[Exercise prompt] Reproduce the records that follow exactly as they appear.
_ _ _
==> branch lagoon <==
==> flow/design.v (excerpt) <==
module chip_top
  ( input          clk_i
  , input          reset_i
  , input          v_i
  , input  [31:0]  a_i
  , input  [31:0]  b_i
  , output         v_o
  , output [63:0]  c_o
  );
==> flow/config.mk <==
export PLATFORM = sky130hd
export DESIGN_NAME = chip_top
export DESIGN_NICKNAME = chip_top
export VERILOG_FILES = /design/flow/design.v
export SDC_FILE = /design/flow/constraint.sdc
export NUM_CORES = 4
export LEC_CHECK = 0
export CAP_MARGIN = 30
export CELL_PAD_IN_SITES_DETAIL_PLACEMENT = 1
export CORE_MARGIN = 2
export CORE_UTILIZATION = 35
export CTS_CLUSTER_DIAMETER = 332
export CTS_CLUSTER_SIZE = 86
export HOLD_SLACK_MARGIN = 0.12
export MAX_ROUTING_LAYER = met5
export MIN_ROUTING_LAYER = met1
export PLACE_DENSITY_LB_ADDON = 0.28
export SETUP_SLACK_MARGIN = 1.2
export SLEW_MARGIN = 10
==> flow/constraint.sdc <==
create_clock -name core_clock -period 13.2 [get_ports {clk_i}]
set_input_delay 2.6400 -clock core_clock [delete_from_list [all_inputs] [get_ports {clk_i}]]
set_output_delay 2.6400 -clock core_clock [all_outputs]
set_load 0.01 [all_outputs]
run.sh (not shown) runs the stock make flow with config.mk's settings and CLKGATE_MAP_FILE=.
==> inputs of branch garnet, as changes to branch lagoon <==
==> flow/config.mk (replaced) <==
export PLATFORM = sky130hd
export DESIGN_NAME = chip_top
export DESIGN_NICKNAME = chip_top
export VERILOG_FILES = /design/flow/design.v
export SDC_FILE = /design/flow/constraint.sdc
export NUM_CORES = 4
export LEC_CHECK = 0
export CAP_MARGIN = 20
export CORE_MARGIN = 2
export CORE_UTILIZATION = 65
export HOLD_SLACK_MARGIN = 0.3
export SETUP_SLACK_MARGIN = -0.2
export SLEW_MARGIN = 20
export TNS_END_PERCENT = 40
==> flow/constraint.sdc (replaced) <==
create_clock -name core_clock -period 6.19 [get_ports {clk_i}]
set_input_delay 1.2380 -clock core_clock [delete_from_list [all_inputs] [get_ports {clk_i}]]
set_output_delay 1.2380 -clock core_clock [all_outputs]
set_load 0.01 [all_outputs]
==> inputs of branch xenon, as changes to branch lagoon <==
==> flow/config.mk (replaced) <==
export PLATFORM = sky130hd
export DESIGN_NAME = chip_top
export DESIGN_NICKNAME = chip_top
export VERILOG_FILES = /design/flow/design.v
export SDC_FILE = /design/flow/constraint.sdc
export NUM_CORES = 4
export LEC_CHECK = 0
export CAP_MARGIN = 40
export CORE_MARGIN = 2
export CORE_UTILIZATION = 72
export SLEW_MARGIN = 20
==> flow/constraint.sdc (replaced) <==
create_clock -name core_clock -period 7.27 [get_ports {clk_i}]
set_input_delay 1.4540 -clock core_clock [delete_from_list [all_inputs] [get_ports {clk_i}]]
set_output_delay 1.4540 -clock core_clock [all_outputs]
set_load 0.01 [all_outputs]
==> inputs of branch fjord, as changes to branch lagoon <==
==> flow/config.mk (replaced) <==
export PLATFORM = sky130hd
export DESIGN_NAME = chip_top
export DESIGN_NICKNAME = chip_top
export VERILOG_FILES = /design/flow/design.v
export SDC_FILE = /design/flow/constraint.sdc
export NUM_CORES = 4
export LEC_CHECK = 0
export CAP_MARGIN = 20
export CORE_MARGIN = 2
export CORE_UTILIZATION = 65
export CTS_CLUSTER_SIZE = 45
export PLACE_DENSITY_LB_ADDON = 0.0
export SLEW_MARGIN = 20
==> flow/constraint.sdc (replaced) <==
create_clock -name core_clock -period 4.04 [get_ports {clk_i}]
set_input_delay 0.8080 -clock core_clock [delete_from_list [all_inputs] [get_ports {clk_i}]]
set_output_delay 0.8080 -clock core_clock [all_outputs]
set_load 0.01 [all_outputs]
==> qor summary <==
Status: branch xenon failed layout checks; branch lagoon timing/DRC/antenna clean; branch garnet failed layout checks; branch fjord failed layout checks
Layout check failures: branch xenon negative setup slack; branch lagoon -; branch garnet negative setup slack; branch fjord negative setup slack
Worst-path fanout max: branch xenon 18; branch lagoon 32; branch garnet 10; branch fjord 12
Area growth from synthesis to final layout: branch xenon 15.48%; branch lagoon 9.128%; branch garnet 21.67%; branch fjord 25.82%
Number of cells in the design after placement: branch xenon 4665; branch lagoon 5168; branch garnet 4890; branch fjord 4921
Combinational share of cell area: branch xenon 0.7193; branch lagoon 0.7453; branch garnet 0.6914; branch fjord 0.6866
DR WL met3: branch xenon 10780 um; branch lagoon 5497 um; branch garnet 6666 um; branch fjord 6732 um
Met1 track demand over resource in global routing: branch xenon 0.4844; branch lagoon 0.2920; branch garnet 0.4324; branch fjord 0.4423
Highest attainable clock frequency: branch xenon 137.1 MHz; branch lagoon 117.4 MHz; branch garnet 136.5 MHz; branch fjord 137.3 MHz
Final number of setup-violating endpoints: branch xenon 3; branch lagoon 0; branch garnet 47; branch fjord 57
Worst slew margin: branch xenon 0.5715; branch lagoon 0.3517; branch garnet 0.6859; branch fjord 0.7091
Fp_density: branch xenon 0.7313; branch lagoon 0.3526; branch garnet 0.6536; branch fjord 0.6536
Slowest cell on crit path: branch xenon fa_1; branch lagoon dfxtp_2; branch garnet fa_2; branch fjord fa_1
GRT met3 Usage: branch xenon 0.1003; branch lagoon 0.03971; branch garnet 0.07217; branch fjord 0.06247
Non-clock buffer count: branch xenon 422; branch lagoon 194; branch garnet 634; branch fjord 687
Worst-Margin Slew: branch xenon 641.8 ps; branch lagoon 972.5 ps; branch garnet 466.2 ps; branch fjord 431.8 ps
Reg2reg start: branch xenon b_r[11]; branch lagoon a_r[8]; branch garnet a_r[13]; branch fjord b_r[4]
_ _ _
[Written response]
==> branch lagoon <==
==> flow/design.v (excerpt) <==
module chip_top
  ( input          clk_i
  , input          reset_i
  , input          v_i
  , input  [31:0]  a_i
  , input  [31:0]  b_i
  , output         v_o
  , output [63:0]  c_o
  );
==> flow/config.mk <==
export PLATFORM = sky130hd
export DESIGN_NAME = chip_top
export DESIGN_NICKNAME = chip_top
export VERILOG_FILES = /design/flow/design.v
export SDC_FILE = /design/flow/constraint.sdc
export NUM_CORES = 4
export LEC_CHECK = 0
export CAP_MARGIN = 30
export CELL_PAD_IN_SITES_DETAIL_PLACEMENT = 1
export CORE_MARGIN = 2
export CORE_UTILIZATION = 35
export CTS_CLUSTER_DIAMETER = 332
export CTS_CLUSTER_SIZE = 86
export HOLD_SLACK_MARGIN = 0.12
export MAX_ROUTING_LAYER = met5
export MIN_ROUTING_LAYER = met1
export PLACE_DENSITY_LB_ADDON = 0.28
export SETUP_SLACK_MARGIN = 1.2
export SLEW_MARGIN = 10
==> flow/constraint.sdc <==
create_clock -name core_clock -period 13.2 [get_ports {clk_i}]
set_input_delay 2.6400 -clock core_clock [delete_from_list [all_inputs] [get_ports {clk_i}]]
set_output_delay 2.6400 -clock core_clock [all_outputs]
set_load 0.01 [all_outputs]
run.sh (not shown) runs the stock make flow with config.mk's settings and CLKGATE_MAP_FILE=.
==> inputs of branch garnet, as changes to branch lagoon <==
==> flow/config.mk (replaced) <==
export PLATFORM = sky130hd
export DESIGN_NAME = chip_top
export DESIGN_NICKNAME = chip_top
export VERILOG_FILES = /design/flow/design.v
export SDC_FILE = /design/flow/constraint.sdc
export NUM_CORES = 4
export LEC_CHECK = 0
export CAP_MARGIN = 20
export CORE_MARGIN = 2
export CORE_UTILIZATION = 65
export HOLD_SLACK_MARGIN = 0.3
export SETUP_SLACK_MARGIN = -0.2
export SLEW_MARGIN = 20
export TNS_END_PERCENT = 40
==> flow/constraint.sdc (replaced) <==
create_clock -name core_clock -period 6.19 [get_ports {clk_i}]
set_input_delay 1.2380 -clock core_clock [delete_from_list [all_inputs] [get_ports {clk_i}]]
set_output_delay 1.2380 -clock core_clock [all_outputs]
set_load 0.01 [all_outputs]
==> inputs of branch xenon, as changes to branch lagoon <==
==> flow/config.mk (replaced) <==
export PLATFORM = sky130hd
export DESIGN_NAME = chip_top
export DESIGN_NICKNAME = chip_top
export VERILOG_FILES = /design/flow/design.v
export SDC_FILE = /design/flow/constraint.sdc
export NUM_CORES = 4
export LEC_CHECK = 0
export CAP_MARGIN = 40
export CORE_MARGIN = 2
export CORE_UTILIZATION = 72
export SLEW_MARGIN = 20
==> flow/constraint.sdc (replaced) <==
create_clock -name core_clock -period 7.27 [get_ports {clk_i}]
set_input_delay 1.4540 -clock core_clock [delete_from_list [all_inputs] [get_ports {clk_i}]]
set_output_delay 1.4540 -clock core_clock [all_outputs]
set_load 0.01 [all_outputs]
==> inputs of branch fjord, as changes to branch lagoon <==
==> flow/config.mk (replaced) <==
export PLATFORM = sky130hd
export DESIGN_NAME = chip_top
export DESIGN_NICKNAME = chip_top
export VERILOG_FILES = /design/flow/design.v
export SDC_FILE = /design/flow/constraint.sdc
export NUM_CORES = 4
export LEC_CHECK = 0
export CAP_MARGIN = 20
export CORE_MARGIN = 2
export CORE_UTILIZATION = 65
export CTS_CLUSTER_SIZE = 45
export PLACE_DENSITY_LB_ADDON = 0.0
export SLEW_MARGIN = 20
==> flow/constraint.sdc (replaced) <==
create_clock -name core_clock -period 4.04 [get_ports {clk_i}]
set_input_delay 0.8080 -clock core_clock [delete_from_list [all_inputs] [get_ports {clk_i}]]
set_output_delay 0.8080 -clock core_clock [all_outputs]
set_load 0.01 [all_outputs]
==> qor summary <==
Status: branch xenon failed layout checks; branch lagoon timing/DRC/antenna clean; branch garnet failed layout checks; branch fjord failed layout checks
Layout check failures: branch xenon negative setup slack; branch lagoon -; branch garnet negative setup slack; branch fjord negative setup slack
Worst-path fanout max: branch xenon 18; branch lagoon 32; branch garnet 10; branch fjord 12
Area growth from synthesis to final layout: branch xenon 15.48%; branch lagoon 9.128%; branch garnet 21.67%; branch fjord 25.82%
Number of cells in the design after placement: branch xenon 4665; branch lagoon 5168; branch garnet 4890; branch fjord 4921
Combinational share of cell area: branch xenon 0.7193; branch lagoon 0.7453; branch garnet 0.6914; branch fjord 0.6866
DR WL met3: branch xenon 10780 um; branch lagoon 5497 um; branch garnet 6666 um; branch fjord 6732 um
Met1 track demand over resource in global routing: branch xenon 0.4844; branch lagoon 0.2920; branch garnet 0.4324; branch fjord 0.4423
Highest attainable clock frequency: branch xenon 137.1 MHz; branch lagoon 117.4 MHz; branch garnet 136.5 MHz; branch fjord 137.3 MHz
Final number of setup-violating endpoints: branch xenon 3; branch lagoon 0; branch garnet 47; branch fjord 57
Worst slew margin: branch xenon 0.5715; branch lagoon 0.3517; branch garnet 0.6859; branch fjord 0.7091
Fp_density: branch xenon 0.7313; branch lagoon 0.3526; branch garnet 0.6536; branch fjord 0.6536
Slowest cell on crit path: branch xenon fa_1; branch lagoon dfxtp_2; branch garnet fa_2; branch fjord fa_1
GRT met3 Usage: branch xenon 0.1003; branch lagoon 0.03971; branch garnet 0.07217; branch fjord 0.06247
Non-clock buffer count: branch xenon 422; branch lagoon 194; branch garnet 634; branch fjord 687
Worst-Margin Slew: branch xenon 641.8 ps; branch lagoon 972.5 ps; branch garnet 466.2 ps; branch fjord 431.8 ps
Reg2reg start: branch xenon b_r[11]; branch lagoon a_r[8]; branch garnet a_r[13]; branch fjord b_r[4]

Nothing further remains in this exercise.